Son of top Iraqi judge shot dead

Gunmen have killed the son of Iraq’s top judge and two of his bodyguards and dumped their bodies in Baghdad, officials say.

A Shia woman grieves at her son's funeral in Sadr City

On Saturday, police found the bodies of Ahmed Midhat al-Mahmoud, 22, a lawyer, and two of his bodyguards in northern Baghdad’s Azamiyah district, said Busho Ibrahim Ali, Iraq’s deputy justice minister.

The killings came five months after the judge, Midhat al-Mahmoud, survived a December 4 suicide bomb attack against his home.

Al-Mahmoud leads the Supreme Judicial Council, a judicial supervisory body that, among other things, swears in all judges and parliament.

The al-Mahmoud family is Shia, and the three bodies were found dumped on a street in the mostly Sunni Arab neighbourhood of Azamiyah.

Drive-by shootings

A woman weeps as a minibus carries a coffin of a relative
A woman weeps as a minibus carries a coffin of a relative

A woman weeps as a minibus
carries a coffin of a relative

Elsewhere, five Iraqis were killed in drive-by shootings on Saturday, including a tribal sheikh, while a US Army soldier died in a roadside bomb attack, officials said.

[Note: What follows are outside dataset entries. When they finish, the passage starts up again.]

==> src/rtl/logic_unit_pipe_if.sv <==
// Handshake bundle for logic_unit_pipe: operand side (in_*), result side (out_*)
// and the pipeline-occupancy status bit.
interface logic_unit_pipe_if #(
   parameter int WIDTH = 64
);
   logic             in_valid;
   logic             in_ready;
   logic [WIDTH-1:0] in_a;
   logic [WIDTH-1:0] in_b;
   logic [1:0]       in_op;
   logic             out_valid;
   logic             out_ready;
   logic [WIDTH-1:0] out_res;
   logic             out_zf;
   logic             out_sf;
   logic             busy;

   modport master (
      output in_valid, in_a, in_b, in_op, out_ready,
      input  in_ready, out_valid, out_res, out_zf, out_sf, busy
   );

   modport slave (
      input  in_valid, in_a, in_b, in_op, out_ready,
      output in_ready, out_valid, out_res, out_zf, out_sf, busy
   );
endinterface

==> src/rtl/logic_unit_pipe.sv <==
// Pipelined AND/OR/XOR/ANDN unit with ZF/SF generation. STAGES-deep valid/ready
// pipe with bubble collapse; results leave strictly in acceptance order.
module logic_unit_pipe #(
   parameter int WIDTH  = 64,
   parameter int STAGES = 2
) (
   input logic              clk,
   input logic              rst,
   logic_unit_pipe_if.slave bus
);
   typedef enum logic [1:0] {
      OP_AND  = 2'b00,
      OP_OR   = 2'b01,
      OP_XOR  = 2'b10,
      OP_ANDN = 2'b11
   } op_e;

   logic [WIDTH-1:0]  w_res;
   logic              w_zf;
   logic              w_sf;
   logic [STAGES-1:0] w_load;

   logic [STAGES-1:0] r_valid;
   logic [STAGES-1:0] r_zf;
   logic [STAGES-1:0] r_sf;
   logic [WIDTH-1:0]  r_res [STAGES];

   // NOTE: every variable written in always_comb gets a default first, so no path leaves it unassigned (no latch).
   always_comb begin
      w_res = '0;
      case (op_e'(bus.in_op))
         OP_AND:  w_res = bus.in_a & bus.in_b;
         OP_OR:   w_res = bus.in_a | bus.in_b;
         OP_XOR:  w_res = bus.in_a ^ bus.in_b;
         OP_ANDN: w_res = bus.in_a & ~bus.in_b;
      endcase
      w_zf = (w_res == '0);
      w_sf = w_res[WIDTH-1];
   end

   // A stage loads when it is empty or its own content moves on; evaluating from the
   // output backwards lets a bubble anywhere pull everything upstream of it forward.
   always_comb begin
      w_load             = '0;
      w_load[STAGES-1]   = !r_valid[STAGES-1] || bus.out_ready;
      for (int k = STAGES - 2; k >= 0; k--) begin
         w_load[k] = !r_valid[k] || w_load[k+1];
      end
   end

   // NOTE: sequential state uses <= so each stage samples its neighbour's pre-edge value.
   always_ff @(posedge clk or posedge rst) begin
      if (rst) begin
         r_valid <= '0;
         r_zf    <= '0;
         r_sf    <= '0;
         // NOTE: the stage data is reset as well because the result port must read zero straight out of reset.
         for (int k = 0; k < STAGES; k++) begin
            r_res[k] <= '0;
         end
      end else begin
         if (w_load[0]) begin
            r_valid[0] <= bus.in_valid;
            if (bus.in_valid) begin
               r_res[0] <= w_res;
               r_zf[0]  <= w_zf;
               r_sf[0]  <= w_sf;
            end
         end
         for (int k = 1; k < STAGES; k++) begin
            if (w_load[k]) begin
               r_valid[k] <= r_valid[k-1];
               if (r_valid[k-1]) begin
                  r_res[k] <= r_res[k-1];
                  r_zf[k]  <= r_zf[k-1];
                  r_sf[k]  <= r_sf[k-1];
               end
            end
         end
      end
   end

   assign bus.in_ready  = w_load[0];
   assign bus.out_valid = r_valid[STAGES-1];
   assign bus.out_res   = r_res[STAGES-1];
   assign bus.out_zf    = r_zf[STAGES-1];
   assign bus.out_sf    = r_sf[STAGES-1];
   assign bus.busy      = |r_valid;
endmodule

The bodies of three Iraqis who had been kidnapped and tortured also were found in the capital, police said.

In Mosul, suspected insurgents riding in what looked like a taxi shot and killed Idrees Shihatha, a local tribal sheikh, as he drove his car, said police Brigadier Abdul-Hamid al-Jibouri.

In another part of Mosul, a drive-by shooting killed four Iraqis and wounded one who were driving to the city from another part of Iraq, said al-Jibouri.

Eight Iraqis died in other violence on Friday.

The bullet-riddled bodies of four Shia were found dumped near Baqouba, 60km (35 miles) northeast of Baghdad. Two gun battles that day killed police Lieutenant Oras Habib in Baghdad and a local official of the Patriotic Union of Kurdistan party in Kirkuk, 290km (180 miles) north of Baghdad, police said.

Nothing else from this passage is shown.